**Exercise description:** Both the line below containing "if (s_h2) rem[7:0] <= ib;" and the line containing "(s_run && !k_fill))", along with every line between them, should be repeated exactly; no other line belongs in the answer.

**Given records:**
Source: an optimization exercise on an open RTL-to-GDS flow (aim: small area, a short achievable clock period and few clock cycles). Production flows keep margins and buffers that such runs may drop.
RTL that was checked went through simulation tests only; none was proved equivalent to the original.
Power and IR drop assume default switching activity.

==> maple: inputs <==
==> flow/design.v (excerpt) <==
module roller_dec (
    input  wire        clk,
    input  wire        rst,          
    input  wire        start,        
    input  wire [1:0]  bucket,       
    output wire        idle,
    output reg         done,         
    output reg  [1:0]  status,       
    input  wire        in_valid,
    input  wire [7:0]  in_data,
    output wire        in_ready,
    output wire        wr_en,
    output wire [11:0] wr_addr,
    output wire [7:0]  wr_data,
    output wire        rd_en,
    output wire [11:0] rd_addr,
    input  wire [7:0]  rd_data       
);
==> flow/config.mk <==
export PLATFORM = sky130hd
export DESIGN_NAME = roller_dec
export DESIGN_NICKNAME = roller_dec
export VERILOG_FILES = /design/flow/design.v
export SDC_FILE = /design/flow/constraint.sdc
export NUM_CORES = 4
export LEC_CHECK = 0
export ABC_AREA = 1
export CAP_MARGIN = 20
export CORE_MARGIN = 2
export CORE_UTILIZATION = 40
export SETUP_SLACK_MARGIN = 3.4
export SLEW_MARGIN = 20
==> flow/constraint.sdc <==
create_clock -name core_clock -period 5.5 [get_ports {clk}]
set_input_delay 1.1000 -clock core_clock [delete_from_list [all_inputs] [get_ports {clk}]]
set_output_delay 1.1000 -clock core_clock [all_outputs]
set_load 0.01 [all_outputs]
run.sh (not shown) runs the stock make flow with config.mk's settings and CLKGATE_MAP_FILE= SYNTH_SCRIPT=/design/flow/synth_recipe.tcl, a recipe that flattens the netlist after the stock synthesis.
==> zinc (differences from maple) <==
==> flow/flow/run.sh (new file) <==
#!/bin/bash
# Standard layout, with the smallest buffer on the ports and a clock tree
# built without dummy loads.
export BUFFER_PORTS_ARGS="-buffer_cell sky130_fd_sc_hd__buf_1"
export CTS_ARGS="-sink_clustering_enable -repair_clock_nets -sink_clustering_size 30 -sink_clustering_max_diameter 100 -buf_list sky130_fd_sc_hd__clkbuf_8 -dont_use_dummy_load"
bash standard.sh > standard.log 2>&1
==> flow/standard.sh (new file) <==
#!/bin/bash
# synth_recipe.tcl (not shown) runs the flow's synth.tcl, then flattens the netlist and writes it again
# the make line also repeats each setting of config.mk as NAME=value (left out here)
make -C /OpenROAD-flow-scripts/flow DESIGN_CONFIG=/design/flow/config.mk WORK_HOME=/design/flow/orfs CLKGATE_MAP_FILE= SYNTH_SCRIPT=/design/flow/synth_recipe.tcl "${@:-finish}"
CORE_UTILIZATION = 65   (was 40)
CTS_BUF_LIST = sky130_fd_sc_hd__clkbuf_8   (was unset)
CTS_CLUSTER_DIAMETER = 100   (was unset)
CTS_CLUSTER_SIZE = 30   (was unset)
SETUP_SLACK_MARGIN = 2.8   (was 3.4)
removed: flow/run.sh
==> fjord (differences from maple) <==
--- a/flow/design.v
+++ b/flow/design.v
@@ -34,11 +34,10 @@
     reg s_lit;      
     reg        k_fill;      
     reg        k_long;      
     reg        bdist;       
     reg        d1;          
-    reg [1:0]  code;        
     reg [11:0] rem;         
     reg [12:0] p;           
     reg [12:0] cnt;         
     reg [11:0] rp;          
     assign idle     = s_idle;
@@ -62,12 +61,12 @@
     wire        lit_bad = ({5'd0, n} >= rem_dec);
     wire        lit_ovr = ({5'd0, n} > ~p[11:0]);
     wire        arg_bad = t_short ? (rem < 12'd2) : t_long ? (rem < 12'd4) : (rem < 12'd3);
     wire [11:0] tl      = {in_data[3:0], rem[7:0]};
     wire        tl_bad  = (in_data[7:4] != 4'd0) || (tl == 12'd0) ||
-                          (tl[11:10] > code) ||
-                          (tl[11:10] == code && tl[9:2] == 8'hFF && tl[1:0] != 2'd0);
+                          (tl[11:10] > cnt[1:0]) ||
+                          (tl[11:10] == cnt[1:0] && tl[9:2] == 8'hFF && tl[1:0] != 2'd0);
     wire [11:0] dval    = {rp[11:8], in_data};
     wire [13:0] rsum    = {1'b0, p} + {2'b11, ~dval};
     wire [8:0]  lo6     = {1'b0, in_data} + 9'd6;
     wire [4:0]  hi_sum  = {1'b0, in_data[3:0]} + {4'd0, cnt[8]};
     reg        fin;
@@ -88,11 +87,11 @@
             else if (in_data != 8'h01)  begin fin = 1'b1; fst = ST_BAD_CODE; end
             else                        n_h1 = 1'b1;
         end
         if (s_h1) begin
             if (!in_valid)                      n_h1 = 1'b1;
-            else if (in_data != {6'd0, code})   begin fin = 1'b1; fst = ST_BAD_CODE; end
+            else if (in_data != {6'd0, cnt[1:0]})   begin fin = 1'b1; fst = ST_BAD_CODE; end
             else                                n_h2 = 1'b1;
         end
         if (s_h2) begin
             if (!in_valid) n_h2 = 1'b1;
             else           n_h3 = 1'b1;
@@ -156,15 +155,14 @@
             s_a1 <= n_a1; s_a2 <= n_a2; s_a3 <= n_a3; s_mchk <= n_mchk; s_run <= n_run; s_lit <= n_lit;
             done   <= fin;
         end
     end
     always @(posedge clk) begin
-        if (fin) status <= fst;
+        status <= fst;     
         if (s_idle && start) begin
-            code <= bucket;
             p    <= 13'd0;
-            cnt  <= 13'd4095;
+            cnt  <= {1'b0, {10{bucket == 2'd3}}, bucket};
             rem  <= 12'd0;
         end
         if (wr_en) p <= p + 13'd1;
         if (in_valid) begin
             if (s_h2) rem[7:0] <= in_data;
==> flow/flow/run.sh (new file) <==
#!/bin/bash
# Standard layout, with the smallest buffer on the ports and a clock tree
# built without dummy loads.
export BUFFER_PORTS_ARGS="-buffer_cell sky130_fd_sc_hd__buf_1"
export CTS_ARGS="-sink_clustering_enable -repair_clock_nets -sink_clustering_size 30 -sink_clustering_max_diameter 100 -buf_list sky130_fd_sc_hd__clkbuf_8 -dont_use_dummy_load"
bash standard.sh > standard.log 2>&1
==> flow/standard.sh (new file) <==
#!/bin/bash
# synth_recipe.tcl (not shown) runs the flow's synth.tcl, then flattens the netlist and writes it again
# the make line also repeats each setting of config.mk as NAME=value (left out here)
make -C /OpenROAD-flow-scripts/flow DESIGN_CONFIG=/design/flow/config.mk WORK_HOME=/design/flow/orfs CLKGATE_MAP_FILE= SYNTH_SCRIPT=/design/flow/synth_recipe.tcl "${@:-finish}"
CTS_BUF_LIST = sky130_fd_sc_hd__clkbuf_8   (was unset)
CTS_CLUSTER_DIAMETER = 100   (was unset)
CTS_CLUSTER_SIZE = 30   (was unset)
SETUP_SLACK_MARGIN = 2.8   (was 3.4)
removed: flow/run.sh
==> comparison table <==
                                                            zinc        maple        fjord
Sequential power                                        0.622 mW     0.615 mW     0.635 mW
Pint                                                    0.889 mW      1.19 mW     0.903 mW
Relative area change from synthesis to final layout        15.1%        50.5%        14.2%
Multi-In Gates                                               636          636          643
Via count                                                   6464         6897         6213
TritonCTS sink count                                          71           71           69
Worst reg2reg endpoint                                 status[0]    status[1]         done
Launch point of the critical path                     in_data[3]   in_data[0]   in_data[1]
Total core area                                       8810 sq um  14500 sq um  14600 sq um
Cell area after synthesis                             5940 sq um   5940 sq um   5970 sq um
Starting density of the core                               0.674        0.408        0.410
Slew @ Worst Pin                                        0.749 ns     0.570 ns     0.778 ns
Pwr dens                                             201 nW/um^2  201 nW/um^2  216 nW/um^2
Leak Pwr                                                 2.99 nW      3.87 nW      2.93 nW
Global-route wire length before repair                  29000 um     35000 um     32300 um
ClkCell Share                                             0.0181       0.0335       0.0182
Worst reg-to-reg path cell count                              10           18           20
Outcome                         no timing/DRC/antenna violations  no timing/DRC/antenna violations  no timing/DRC/antenna violations
Vias in the first global route                              5744         6354         5769
Initial DRC count                                            672          657          530
Clock Pin Slew Worst Setup and Hold Paths                0.07 ns      0.06 ns      0.07 ns
Worst Slack Setup Final                                  2.77 ns      2.77 ns      2.63 ns
Overall power consumption                                1.37 mW      1.80 mW      1.47 mW
Testbench counts of maple, summed over its fixed seeds: cycles 801,453.
Testbench counts of zinc, summed over its fixed seeds: cycles 801,453.
Function not checked in fjord: the RTL went through the layout flow alone.

---

==> run a: inputs <==
Another version of the RTL of roller_dec (not shown whole).
clock: 5.5 ns
lec_check: 0
abc_area: 1
cap_margin: 20
core_margin: 2
core_utilization: 40
cts_buf_list: sky130_fd_sc_hd__clkbuf_8
cts_cluster_diameter: 100
cts_cluster_size: 30
setup_slack_margin: 3.2
slew_margin: 20
standard.sh (not shown) runs the stock make flow with config.mk's settings and CLKGATE_MAP_FILE= SYNTH_SCRIPT=/design/flow/synth_recipe.tcl, a recipe that flattens the netlist after the stock synthesis.
==> flow/flow/run.sh <==
#!/bin/bash
# Standard layout, with the smallest buffer on the ports.
export BUFFER_PORTS_ARGS="-buffer_cell sky130_fd_sc_hd__buf_1"
bash standard.sh > standard.log 2>&1
==> run b: changes against run a <==
--- a/flow/design.v
+++ b/flow/design.v
@@ -27,42 +27,44 @@
     reg s_h3;       
     reg s_tok;      
     reg s_a1;       
     reg s_a2;       
     reg s_a3;       
     reg s_mchk;     
     reg s_mpre;     
     reg s_run;      
+    reg s_r0;       
+    reg s_r1;       
+    reg s_r2;       
+    reg tk;         
     reg s_lit;      
     reg [7:0]  ib;          
     reg        iv;          
     reg [7:0]  rdr;         
     reg        k_fill;      
     reg        k_long;      
     reg        bdist;       
     reg        d1;          
     reg        slow;        
-    reg [1:0]  ph;          
     reg [1:0]  code;        
     reg [11:0] rem;         
     reg [12:0] p;           
     reg [12:0] cnt;         
     reg [11:0] rp;          
-    wire takes   = s_h0 || s_h1 || s_h2 || s_h3 || s_tok || s_a1 || s_a2 || s_a3 || s_lit;
     wire v       = iv;
-    wire take    = iv && takes;
-    wire run_wr  = s_run && (!slow || ph == 2'd2);
+    wire take    = iv && tk;
+    wire run_wr  = s_run || s_r2;
     assign idle     = s_idle;
     assign wr_en    = run_wr || (s_lit && iv);
     assign wr_addr  = p[11:0];
-    assign wr_data  = s_run ? (k_fill ? rp[7:0] : rdr) : ib;
+    assign wr_data  = s_lit ? ib : (k_fill ? rp[7:0] : rdr);
     assign rd_en    = !s_idle && !(d1 && (s_mpre || s_run));
     assign rd_addr  = rp;
-    assign in_ready = !s_idle && (!iv || takes);
+    assign in_ready = tk || (!iv && !s_idle);
     wire [11:0] rem_dec = rem - 12'd1;
     wire [12:0] cnt_dec = cnt - 13'd1;
     wire        cnt_end = (cnt == 13'd0);
     wire        rem_end = (rem == 12'd0);
     function automatic gt12(input [11:0] a, input [11:0] b);
         integer i;
         reg g;
         begin
@@ -90,22 +92,23 @@
                           (tl[11:10] == code && tl[9:2] == 8'hFF && tl[1:0] != 2'd0);
     wire [11:0] dval    = {rp[11:8], ib};
     wire [13:0] rsum    = {1'b0, p} + {2'b11, ~dval};
     wire [8:0]  lo6     = {1'b0, ib} + 9'd6;
     wire [4:0]  hi_sum  = {1'b0, ib[3:0]} + {4'd0, cnt[8]};
     reg        fin;
     reg [1:0]  fst;
     reg        n_idle, n_h0, n_h1, n_h2, n_h3, n_tok, n_a1, n_a2, n_a3, n_mchk, n_mpre, n_run, n_lit;
+    reg        n_r0, n_r1, n_r2;
     always @(*) begin
         fin = 1'b0;
         fst = ST_OK;
         n_idle = 1'b0; n_h0 = 1'b0; n_h1 = 1'b0; n_h2 = 1'b0; n_h3 = 1'b0; n_tok = 1'b0;
         n_a1 = 1'b0; n_a2 = 1'b0; n_a3 = 1'b0; n_mchk = 1'b0; n_mpre = 1'b0; n_run = 1'b0;
-        n_lit = 1'b0;
+        n_lit = 1'b0; n_r0 = 1'b0; n_r1 = 1'b0; n_r2 = 1'b0;
         if (s_idle) begin
             if (!start)              n_idle = 1'b1;
             else if (bucket == 2'd3) n_lit  = 1'b1;
             else                     n_h0   = 1'b1;
         end
         if (s_h0) begin
             if (!v)                     n_h0 = 1'b1;
             else if (ib != 8'h01)       begin fin = 1'b1; fst = ST_BAD_CODE; end
@@ -151,54 +154,61 @@
         end
         if (s_a3) begin
             if (!v)                       n_a3 = 1'b1;
             else                          n_mchk = 1'b1;
         end
         if (s_mchk) begin
             if (bdist)                    begin fin = 1'b1; fst = ST_BAD_DIST; end
             else if (ovr)                 begin fin = 1'b1; fst = ST_OVERRUN; end
-            else if (slow)                n_run = 1'b1;
+            else if (slow)                n_r1 = 1'b1;
             else                          n_mpre = 1'b1;
         end
         if (s_mpre)                       n_run = 1'b1;
         if (s_run) begin
-            if (run_wr && cnt_end)        n_tok = 1'b1;
+            if (cnt_end)                  n_tok = 1'b1;
             else                          n_run = 1'b1;
+        end
+        if (s_r0)                         n_r1 = 1'b1;
+        if (s_r1)                         n_r2 = 1'b1;
+        if (s_r2) begin
+            if (cnt_end)                  n_tok = 1'b1;
+            else                          n_r0 = 1'b1;
         end
         if (s_lit) begin
             if (v && cnt_end)             n_tok = 1'b1;
             else                          n_lit = 1'b1;
         end
         if (fin) n_idle = 1'b1;
     end
     always @(posedge clk) begin
         if (rst) begin
             s_idle <= 1'b1;
             s_h0 <= 1'b0; s_h1 <= 1'b0; s_h2 <= 1'b0; s_h3 <= 1'b0; s_tok <= 1'b0;
             s_a1 <= 1'b0; s_a2 <= 1'b0; s_a3 <= 1'b0; s_mchk <= 1'b0; s_mpre <= 1'b0;
-            s_run <= 1'b0; s_lit <= 1'b0;
+            s_run <= 1'b0; s_lit <= 1'b0; s_r0 <= 1'b0; s_r1 <= 1'b0; s_r2 <= 1'b0;
+            tk     <= 1'b0;
             done   <= 1'b0;
         end else begin
             s_idle <= n_idle; s_h0 <= n_h0; s_h1 <= n_h1; s_h2 <= n_h2; s_h3 <= n_h3; s_tok <= n_tok;
             s_a1 <= n_a1; s_a2 <= n_a2; s_a3 <= n_a3; s_mchk <= n_mchk; s_mpre <= n_mpre;
-            s_run <= n_run; s_lit <= n_lit;
+            s_run <= n_run; s_lit <= n_lit; s_r0 <= n_r0; s_r1 <= n_r1; s_r2 <= n_r2;
+            tk     <= n_h0 || n_h1 || n_h2 || n_h3 || n_tok || n_a1 || n_a2 || n_a3 || n_lit;
             done   <= fin;
         end
     end
     always @(posedge clk) begin
         status <= fst;
         rdr    <= rd_data;
-        if (in_valid && in_ready) begin
+        if (in_ready) begin
             ib <= in_data;
-            iv <= 1'b1;
-        end else if (take || s_idle) begin
-            iv <= 1'b0;
+            iv <= in_valid;
         end
         if (s_idle && start) begin
+            iv   <= 1'b0;
             code <= bucket;
             p    <= 13'd0;
             cnt  <= 13'd4095;
             rem  <= 12'd0;
         end
         if (wr_en) p <= p + 13'd1;
         if (v) begin
             if (s_h2) rem[7:0] <= ib;
@@ -225,15 +235,13 @@
             slow  <= (dval == 12'd1);
         end
         if (s_a2 && v) begin
             if (k_fill) rp[7:0] <= ib;
             else        cnt[8:0] <= lo6;
         end
         if (s_a3 && v)
             cnt[12:8] <= (ib[7:4] != 4'd0) ? 5'h1F : hi_sum;
-        if (s_mchk || s_mpre || (s_run && !k_fill && (!slow || ph == 2'd0)))
+        if (s_mchk || s_mpre || s_r0 || (s_run && !k_fill))
             rp <= rp + 12'd1;
-        if (s_mchk)     ph <= 2'd1;
-        else if (s_run) ph <= (ph == 2'd2) ? 2'd0 : ph + 2'd1;
         if (run_wr || (s_lit && v)) cnt <= cnt_dec;
     end
 endmodule
==> summary.txt <==
                                                           run a          run b
Result of the run               no timing/DRC/antenna violations  no timing/DRC/antenna violations
Post-DR wirelength/cell                                 18.20 um       17.49 um
Worst EP arrival                                         1.58 ns        1.66 ns
Worst rel slew slack                                      45.72%         36.86%
Starting utilization of the core area                     40.75%         40.65%
WHS                                                    0.4785 ns      0.4110 ns
Die height                                              131.0 um       130.6 um
WL met3                                                 1.565 mm       1.334 mm
End of the worst register-to-register path                 ib[7]          bdist
Final Util                                                53.23%         51.08%
P per Cell Area                                    262.2 nW/um^2  269.5 nW/um^2
Post-synthesis instance area                           6450 um^2      6410 um^2
Detail Placement HPWL                                   14.08 mm       13.73 mm
Maximum ir drop on the vdd rail                         121.6 uV       120.6 uV
Via/cell ratio                                             5.507          5.413
Clk pwr                                                 0.476 mW       0.523 mW
Global-route met1 utilization                             33.13%         32.50%
Power dissipated in sequential cells                    0.891 mW       0.858 mW
Sum of routed wire segments on met1                     9.363 mm       9.230 mm
Worst-skew pair later-pin latency                        0.40 ns        0.41 ns
Overall Power                                           2.208 mW       2.171 mW
Adder-cell area share of the yosys netlist                9.428%         9.487%
Plain + repair buffers                                       167            146
Fraction of standard cell area that is sequential         26.81%         28.47%
No functional check of the RTL was part of any run of this note.

separate check: timing with driven ports:
No port has a modelled driver above. Below, the same layouts with a new extraction and two added sets of constraints.
Step 1: set_driving_cell puts a clkbuf_16 on clk and a buf_2 on each other input, an assumption about the parent block.
Step 2, shift: input delay + t, output delay - t, t = (earliest + latest rising clock arrival at the registers) / 2. This alone moves slack from input paths to output paths.
Three values: ideal, step 1, step 2; two values: the first two.
run | t (ns) | slack for setup (ns) | worst hold slack (ns) | clock arrival spread, ns | cell pins on the clock port's net
maple | 0.393 | 2.768 / 2.714 / 2.433 | 0.478 / 0.478 / 0.478 | 0.006 / 0.006 | 1
zinc | 0.387 | 2.767 / 2.707 / 2.466 | 0.498 / 0.498 / 0.498 | 0.037 / 0.038 | 1
fjord | 0.410 | 2.634 / 2.609 / 2.429 | 0.488 / 0.488 / 0.488 | 0.031 / 0.031 | 1
run a | 0.435 | 2.818 / 2.778 / 2.848 | 0.478 / 0.478 / 0.478 | 0.019 / 0.018 | 1
run b | 0.442 | 2.744 / 2.705 / 2.803 | 0.411 / 0.411 / 0.411 | 0.019 / 0.019 | 1
After both steps setup and hold are still met in every run listed. The setup slack of maple, which loses most, moves by -0.054 ns with the drivers and by -0.335 ns with both steps.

**Solution to the problem:**
             if (s_h2) rem[7:0] <= ib;
@@ -225,15 +235,13 @@
             slow  <= (dval == 12'd1);
         end
         if (s_a2 && v) begin
             if (k_fill) rp[7:0] <= ib;
             else        cnt[8:0] <= lo6;
         end
         if (s_a3 && v)
             cnt[12:8] <= (ib[7:4] != 4'd0) ? 5'h1F : hi_sum;
-        if (s_mchk || s_mpre || (s_run && !k_fill && (!slow || ph == 2'd0)))
+        if (s_mchk || s_mpre || s_r0 || (s_run && !k_fill))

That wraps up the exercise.